-- EXERCISE --
Using the records below, copy every line that holds the string "expr".

Dataset entries:
*** Begin section ***

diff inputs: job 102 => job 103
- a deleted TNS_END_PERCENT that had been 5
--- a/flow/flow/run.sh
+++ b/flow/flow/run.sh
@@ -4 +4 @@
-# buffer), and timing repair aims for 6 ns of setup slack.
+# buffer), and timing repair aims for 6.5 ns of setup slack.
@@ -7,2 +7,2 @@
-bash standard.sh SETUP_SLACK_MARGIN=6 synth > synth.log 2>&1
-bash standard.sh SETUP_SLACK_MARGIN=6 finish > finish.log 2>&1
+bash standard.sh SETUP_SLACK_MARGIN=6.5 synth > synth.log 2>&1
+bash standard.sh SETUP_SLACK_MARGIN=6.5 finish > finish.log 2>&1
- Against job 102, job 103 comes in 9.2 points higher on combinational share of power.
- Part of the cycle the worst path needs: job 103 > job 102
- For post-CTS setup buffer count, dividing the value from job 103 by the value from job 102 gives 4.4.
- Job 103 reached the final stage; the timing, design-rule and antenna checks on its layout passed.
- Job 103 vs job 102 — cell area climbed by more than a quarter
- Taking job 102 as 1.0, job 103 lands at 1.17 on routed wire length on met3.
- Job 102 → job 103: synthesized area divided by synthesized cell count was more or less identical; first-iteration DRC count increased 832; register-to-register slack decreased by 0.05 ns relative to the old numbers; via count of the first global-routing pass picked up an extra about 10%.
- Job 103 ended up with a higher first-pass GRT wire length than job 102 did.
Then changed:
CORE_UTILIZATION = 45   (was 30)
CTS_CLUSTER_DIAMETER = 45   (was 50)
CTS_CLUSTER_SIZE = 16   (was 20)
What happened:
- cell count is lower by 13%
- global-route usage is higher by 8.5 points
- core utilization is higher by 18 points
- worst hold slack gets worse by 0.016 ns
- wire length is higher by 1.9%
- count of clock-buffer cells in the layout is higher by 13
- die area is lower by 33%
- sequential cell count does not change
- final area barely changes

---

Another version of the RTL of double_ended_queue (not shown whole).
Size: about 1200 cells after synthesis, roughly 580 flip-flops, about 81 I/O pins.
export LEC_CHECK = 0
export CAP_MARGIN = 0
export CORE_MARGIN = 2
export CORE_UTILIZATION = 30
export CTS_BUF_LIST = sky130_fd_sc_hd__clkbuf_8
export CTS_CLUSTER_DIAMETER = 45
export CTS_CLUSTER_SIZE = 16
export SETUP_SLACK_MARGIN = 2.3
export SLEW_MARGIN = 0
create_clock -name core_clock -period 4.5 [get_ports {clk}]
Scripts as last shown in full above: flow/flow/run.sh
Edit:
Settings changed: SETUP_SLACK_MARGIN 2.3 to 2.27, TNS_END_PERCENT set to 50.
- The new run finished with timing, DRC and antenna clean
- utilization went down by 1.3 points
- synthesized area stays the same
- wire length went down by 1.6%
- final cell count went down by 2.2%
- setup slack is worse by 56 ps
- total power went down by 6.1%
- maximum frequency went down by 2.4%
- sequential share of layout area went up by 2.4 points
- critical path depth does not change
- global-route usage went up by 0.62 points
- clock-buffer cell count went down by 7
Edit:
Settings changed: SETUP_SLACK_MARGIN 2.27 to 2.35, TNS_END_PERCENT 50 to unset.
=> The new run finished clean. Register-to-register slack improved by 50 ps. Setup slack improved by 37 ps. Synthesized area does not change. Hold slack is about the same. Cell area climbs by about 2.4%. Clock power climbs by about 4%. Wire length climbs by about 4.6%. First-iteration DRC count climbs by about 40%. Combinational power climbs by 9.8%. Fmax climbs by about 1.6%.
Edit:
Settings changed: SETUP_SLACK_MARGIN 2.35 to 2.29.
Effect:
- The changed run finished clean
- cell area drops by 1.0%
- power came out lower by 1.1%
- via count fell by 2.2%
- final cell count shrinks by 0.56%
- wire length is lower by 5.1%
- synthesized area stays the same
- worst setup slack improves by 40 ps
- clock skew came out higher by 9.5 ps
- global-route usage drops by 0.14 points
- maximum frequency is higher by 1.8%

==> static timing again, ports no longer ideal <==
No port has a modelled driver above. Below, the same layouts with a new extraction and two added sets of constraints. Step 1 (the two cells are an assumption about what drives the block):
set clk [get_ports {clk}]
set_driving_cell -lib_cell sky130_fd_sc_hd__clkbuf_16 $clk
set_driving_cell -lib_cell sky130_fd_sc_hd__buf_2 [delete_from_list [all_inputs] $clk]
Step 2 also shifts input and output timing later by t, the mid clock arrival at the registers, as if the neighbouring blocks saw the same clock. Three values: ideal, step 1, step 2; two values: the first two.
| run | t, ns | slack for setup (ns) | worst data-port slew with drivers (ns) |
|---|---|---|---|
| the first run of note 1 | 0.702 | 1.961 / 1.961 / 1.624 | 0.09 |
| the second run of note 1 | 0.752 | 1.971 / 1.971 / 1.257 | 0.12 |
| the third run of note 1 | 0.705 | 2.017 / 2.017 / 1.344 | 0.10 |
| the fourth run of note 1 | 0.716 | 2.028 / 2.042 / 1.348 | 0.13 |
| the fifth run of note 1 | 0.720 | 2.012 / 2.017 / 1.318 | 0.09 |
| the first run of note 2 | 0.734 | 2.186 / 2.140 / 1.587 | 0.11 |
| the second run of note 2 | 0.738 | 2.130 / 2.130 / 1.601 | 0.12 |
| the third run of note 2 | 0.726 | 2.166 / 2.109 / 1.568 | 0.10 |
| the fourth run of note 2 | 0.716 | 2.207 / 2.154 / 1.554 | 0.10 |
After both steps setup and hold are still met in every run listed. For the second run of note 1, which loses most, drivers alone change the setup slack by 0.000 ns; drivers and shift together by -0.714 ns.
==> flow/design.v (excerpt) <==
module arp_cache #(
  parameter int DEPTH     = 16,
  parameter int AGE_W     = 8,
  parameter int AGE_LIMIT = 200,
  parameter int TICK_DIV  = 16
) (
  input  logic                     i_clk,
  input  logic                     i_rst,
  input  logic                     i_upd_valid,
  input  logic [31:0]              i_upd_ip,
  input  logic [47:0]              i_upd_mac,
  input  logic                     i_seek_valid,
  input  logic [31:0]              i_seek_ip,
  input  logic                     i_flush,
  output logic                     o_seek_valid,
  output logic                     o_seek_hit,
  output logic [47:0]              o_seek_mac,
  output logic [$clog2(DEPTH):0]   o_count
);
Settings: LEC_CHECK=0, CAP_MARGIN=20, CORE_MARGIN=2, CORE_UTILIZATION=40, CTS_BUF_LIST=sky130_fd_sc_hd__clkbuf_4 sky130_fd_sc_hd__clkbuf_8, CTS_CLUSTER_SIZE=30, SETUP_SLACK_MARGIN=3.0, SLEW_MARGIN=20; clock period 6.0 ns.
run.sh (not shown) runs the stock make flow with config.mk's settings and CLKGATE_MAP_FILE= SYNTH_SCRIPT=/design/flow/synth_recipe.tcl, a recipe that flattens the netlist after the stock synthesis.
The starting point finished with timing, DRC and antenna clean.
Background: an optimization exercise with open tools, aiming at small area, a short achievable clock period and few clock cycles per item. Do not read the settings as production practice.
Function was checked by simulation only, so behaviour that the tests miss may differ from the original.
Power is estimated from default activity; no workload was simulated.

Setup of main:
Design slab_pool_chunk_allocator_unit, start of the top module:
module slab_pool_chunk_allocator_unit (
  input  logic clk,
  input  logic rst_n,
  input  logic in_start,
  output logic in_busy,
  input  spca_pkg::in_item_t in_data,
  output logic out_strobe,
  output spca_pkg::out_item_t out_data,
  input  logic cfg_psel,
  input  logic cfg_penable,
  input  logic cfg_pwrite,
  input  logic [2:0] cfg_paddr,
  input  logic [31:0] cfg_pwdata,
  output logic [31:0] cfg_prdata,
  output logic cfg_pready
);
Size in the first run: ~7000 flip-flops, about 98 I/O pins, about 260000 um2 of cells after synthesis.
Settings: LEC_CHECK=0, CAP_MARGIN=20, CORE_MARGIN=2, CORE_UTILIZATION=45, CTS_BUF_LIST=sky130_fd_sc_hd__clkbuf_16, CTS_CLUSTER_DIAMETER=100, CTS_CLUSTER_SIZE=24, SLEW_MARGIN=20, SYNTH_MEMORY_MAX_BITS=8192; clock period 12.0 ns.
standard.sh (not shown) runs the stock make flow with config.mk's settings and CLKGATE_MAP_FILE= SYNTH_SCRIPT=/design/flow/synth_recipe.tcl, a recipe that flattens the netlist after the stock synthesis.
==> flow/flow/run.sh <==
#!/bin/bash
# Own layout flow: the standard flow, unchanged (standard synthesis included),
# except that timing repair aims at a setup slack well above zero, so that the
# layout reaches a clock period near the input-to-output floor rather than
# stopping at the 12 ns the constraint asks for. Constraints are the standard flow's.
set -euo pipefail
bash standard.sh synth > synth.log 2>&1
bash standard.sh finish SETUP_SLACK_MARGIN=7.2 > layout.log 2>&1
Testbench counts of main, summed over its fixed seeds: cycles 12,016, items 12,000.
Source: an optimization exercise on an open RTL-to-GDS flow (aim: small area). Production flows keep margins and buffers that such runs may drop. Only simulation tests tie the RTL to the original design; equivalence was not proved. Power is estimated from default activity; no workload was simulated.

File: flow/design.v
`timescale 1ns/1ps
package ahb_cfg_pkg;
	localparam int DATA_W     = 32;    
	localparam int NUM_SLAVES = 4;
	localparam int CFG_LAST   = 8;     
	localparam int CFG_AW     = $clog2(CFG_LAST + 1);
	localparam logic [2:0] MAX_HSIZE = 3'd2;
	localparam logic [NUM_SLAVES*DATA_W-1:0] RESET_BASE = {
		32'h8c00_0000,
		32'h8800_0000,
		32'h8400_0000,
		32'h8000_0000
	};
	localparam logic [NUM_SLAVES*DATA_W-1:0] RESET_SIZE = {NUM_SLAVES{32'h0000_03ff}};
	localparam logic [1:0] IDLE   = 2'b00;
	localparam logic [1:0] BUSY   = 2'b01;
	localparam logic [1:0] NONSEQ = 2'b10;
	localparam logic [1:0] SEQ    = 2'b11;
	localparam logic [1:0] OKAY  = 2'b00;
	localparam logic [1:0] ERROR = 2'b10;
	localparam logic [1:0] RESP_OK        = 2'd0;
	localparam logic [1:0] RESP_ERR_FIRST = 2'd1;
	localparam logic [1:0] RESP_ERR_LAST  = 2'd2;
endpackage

*** End section ***
*** Begin section ***

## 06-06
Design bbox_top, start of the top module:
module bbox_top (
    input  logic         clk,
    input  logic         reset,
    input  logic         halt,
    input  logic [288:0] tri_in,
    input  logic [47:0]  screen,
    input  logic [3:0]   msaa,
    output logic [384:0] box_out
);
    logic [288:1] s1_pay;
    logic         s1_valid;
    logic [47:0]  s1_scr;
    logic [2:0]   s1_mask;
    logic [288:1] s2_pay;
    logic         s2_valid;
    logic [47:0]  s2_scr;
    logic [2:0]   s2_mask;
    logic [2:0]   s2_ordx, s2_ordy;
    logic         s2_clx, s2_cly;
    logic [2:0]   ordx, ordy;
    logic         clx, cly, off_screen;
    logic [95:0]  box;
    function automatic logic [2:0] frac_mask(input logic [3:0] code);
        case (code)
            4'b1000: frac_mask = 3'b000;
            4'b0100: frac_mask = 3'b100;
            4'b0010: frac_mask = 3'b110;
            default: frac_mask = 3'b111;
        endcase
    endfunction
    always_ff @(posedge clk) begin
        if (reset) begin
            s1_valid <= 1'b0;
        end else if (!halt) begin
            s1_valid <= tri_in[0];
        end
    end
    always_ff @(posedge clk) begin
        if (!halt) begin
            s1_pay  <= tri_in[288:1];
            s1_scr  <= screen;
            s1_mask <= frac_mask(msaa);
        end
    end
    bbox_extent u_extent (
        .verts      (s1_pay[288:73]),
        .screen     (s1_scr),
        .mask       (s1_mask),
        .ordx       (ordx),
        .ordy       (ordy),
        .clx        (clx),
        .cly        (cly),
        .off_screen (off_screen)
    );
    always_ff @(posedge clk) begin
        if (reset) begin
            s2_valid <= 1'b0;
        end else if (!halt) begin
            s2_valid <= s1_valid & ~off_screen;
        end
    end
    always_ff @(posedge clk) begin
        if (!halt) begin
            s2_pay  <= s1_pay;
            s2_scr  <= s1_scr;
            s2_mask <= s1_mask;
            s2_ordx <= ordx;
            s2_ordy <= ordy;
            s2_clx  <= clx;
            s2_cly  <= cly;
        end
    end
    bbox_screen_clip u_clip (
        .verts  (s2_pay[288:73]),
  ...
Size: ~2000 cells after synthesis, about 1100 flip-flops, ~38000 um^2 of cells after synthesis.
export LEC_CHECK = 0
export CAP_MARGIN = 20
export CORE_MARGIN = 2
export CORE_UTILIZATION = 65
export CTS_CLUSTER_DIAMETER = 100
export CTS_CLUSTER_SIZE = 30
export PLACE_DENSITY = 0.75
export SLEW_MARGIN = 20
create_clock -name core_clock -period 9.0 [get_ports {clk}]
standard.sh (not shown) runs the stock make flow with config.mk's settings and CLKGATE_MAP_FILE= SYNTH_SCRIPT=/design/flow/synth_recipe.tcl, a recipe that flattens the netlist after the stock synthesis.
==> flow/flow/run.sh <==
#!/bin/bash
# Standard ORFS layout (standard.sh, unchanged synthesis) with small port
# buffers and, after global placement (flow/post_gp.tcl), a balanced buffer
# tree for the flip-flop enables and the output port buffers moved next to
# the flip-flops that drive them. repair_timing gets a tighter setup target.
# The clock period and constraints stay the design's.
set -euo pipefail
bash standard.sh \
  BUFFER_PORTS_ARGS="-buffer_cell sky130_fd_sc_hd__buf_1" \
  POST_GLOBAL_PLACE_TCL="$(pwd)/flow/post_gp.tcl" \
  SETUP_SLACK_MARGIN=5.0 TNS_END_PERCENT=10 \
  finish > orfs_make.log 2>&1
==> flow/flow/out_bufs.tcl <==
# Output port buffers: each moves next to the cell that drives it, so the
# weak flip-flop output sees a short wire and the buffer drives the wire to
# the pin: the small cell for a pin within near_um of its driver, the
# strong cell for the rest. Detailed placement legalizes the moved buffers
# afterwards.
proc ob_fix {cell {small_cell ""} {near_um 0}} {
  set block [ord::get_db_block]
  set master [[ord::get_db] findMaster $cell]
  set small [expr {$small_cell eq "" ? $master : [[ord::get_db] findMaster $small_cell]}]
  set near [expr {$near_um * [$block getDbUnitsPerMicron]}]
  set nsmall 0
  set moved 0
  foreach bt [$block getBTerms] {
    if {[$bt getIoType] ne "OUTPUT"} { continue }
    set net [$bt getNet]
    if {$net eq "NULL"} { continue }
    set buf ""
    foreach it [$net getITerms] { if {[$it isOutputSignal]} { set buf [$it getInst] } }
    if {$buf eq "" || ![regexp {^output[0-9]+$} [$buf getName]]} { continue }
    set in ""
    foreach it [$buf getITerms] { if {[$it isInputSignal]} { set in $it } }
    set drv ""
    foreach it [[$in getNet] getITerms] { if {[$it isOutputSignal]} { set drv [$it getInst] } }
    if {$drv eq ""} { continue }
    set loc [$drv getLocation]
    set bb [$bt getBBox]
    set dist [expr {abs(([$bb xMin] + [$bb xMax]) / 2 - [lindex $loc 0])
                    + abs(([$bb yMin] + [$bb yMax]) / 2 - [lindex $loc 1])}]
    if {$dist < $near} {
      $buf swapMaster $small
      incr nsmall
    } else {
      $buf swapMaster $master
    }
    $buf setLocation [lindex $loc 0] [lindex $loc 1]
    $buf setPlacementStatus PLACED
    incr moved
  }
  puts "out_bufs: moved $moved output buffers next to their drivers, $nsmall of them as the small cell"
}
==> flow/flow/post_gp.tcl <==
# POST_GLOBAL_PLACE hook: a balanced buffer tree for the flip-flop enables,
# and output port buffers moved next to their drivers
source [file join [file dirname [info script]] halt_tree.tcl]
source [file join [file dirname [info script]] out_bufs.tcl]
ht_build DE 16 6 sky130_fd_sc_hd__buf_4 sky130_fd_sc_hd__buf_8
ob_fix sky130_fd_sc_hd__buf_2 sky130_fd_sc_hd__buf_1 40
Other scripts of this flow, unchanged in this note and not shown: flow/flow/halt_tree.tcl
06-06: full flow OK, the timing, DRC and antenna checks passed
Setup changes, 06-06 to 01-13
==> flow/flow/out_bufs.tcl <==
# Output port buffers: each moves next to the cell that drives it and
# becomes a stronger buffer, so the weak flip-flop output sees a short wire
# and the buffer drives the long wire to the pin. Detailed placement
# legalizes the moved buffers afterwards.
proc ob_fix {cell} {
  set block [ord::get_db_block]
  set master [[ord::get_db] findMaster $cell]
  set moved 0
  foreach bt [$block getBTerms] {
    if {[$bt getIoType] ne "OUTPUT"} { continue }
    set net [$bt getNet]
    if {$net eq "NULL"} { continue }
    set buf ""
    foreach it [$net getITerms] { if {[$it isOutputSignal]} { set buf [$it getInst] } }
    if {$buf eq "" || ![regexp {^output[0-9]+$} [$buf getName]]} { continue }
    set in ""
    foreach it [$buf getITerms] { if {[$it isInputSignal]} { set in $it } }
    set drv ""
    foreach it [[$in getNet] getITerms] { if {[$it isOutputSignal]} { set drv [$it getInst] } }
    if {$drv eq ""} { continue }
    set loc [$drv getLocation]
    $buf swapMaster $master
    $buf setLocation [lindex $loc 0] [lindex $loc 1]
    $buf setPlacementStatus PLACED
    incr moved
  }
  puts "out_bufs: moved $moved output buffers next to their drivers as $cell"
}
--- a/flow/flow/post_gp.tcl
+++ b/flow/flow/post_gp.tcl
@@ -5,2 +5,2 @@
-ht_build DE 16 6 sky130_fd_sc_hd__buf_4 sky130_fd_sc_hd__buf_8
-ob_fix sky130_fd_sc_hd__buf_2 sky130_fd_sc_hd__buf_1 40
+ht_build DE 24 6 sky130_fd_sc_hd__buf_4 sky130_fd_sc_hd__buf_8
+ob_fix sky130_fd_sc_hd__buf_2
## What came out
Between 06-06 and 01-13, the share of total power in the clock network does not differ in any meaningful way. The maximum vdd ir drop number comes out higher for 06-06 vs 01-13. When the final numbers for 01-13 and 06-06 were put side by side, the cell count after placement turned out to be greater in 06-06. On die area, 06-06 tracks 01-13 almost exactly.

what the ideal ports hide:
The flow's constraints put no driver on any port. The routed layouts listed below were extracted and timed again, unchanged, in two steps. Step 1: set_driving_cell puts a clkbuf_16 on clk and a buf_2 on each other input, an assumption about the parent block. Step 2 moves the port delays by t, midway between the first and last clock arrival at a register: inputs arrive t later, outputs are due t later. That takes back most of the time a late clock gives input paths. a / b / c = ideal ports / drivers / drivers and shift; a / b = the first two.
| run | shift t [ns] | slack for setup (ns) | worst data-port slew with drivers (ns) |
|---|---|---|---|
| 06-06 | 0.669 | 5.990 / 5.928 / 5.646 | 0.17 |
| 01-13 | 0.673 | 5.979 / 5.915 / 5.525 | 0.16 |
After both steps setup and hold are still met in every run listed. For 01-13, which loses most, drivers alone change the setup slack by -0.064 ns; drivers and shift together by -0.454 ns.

*** End section ***

-- OUTPUT FOR THIS EXERCISE --
  set small [expr {$small_cell eq "" ? $master : [[ord::get_db] findMaster $small_cell]}]
  set near [expr {$near_um * [$block getDbUnitsPerMicron]}]
    set dist [expr {abs(([$bb xMin] + [$bb xMax]) / 2 - [lindex $loc 0])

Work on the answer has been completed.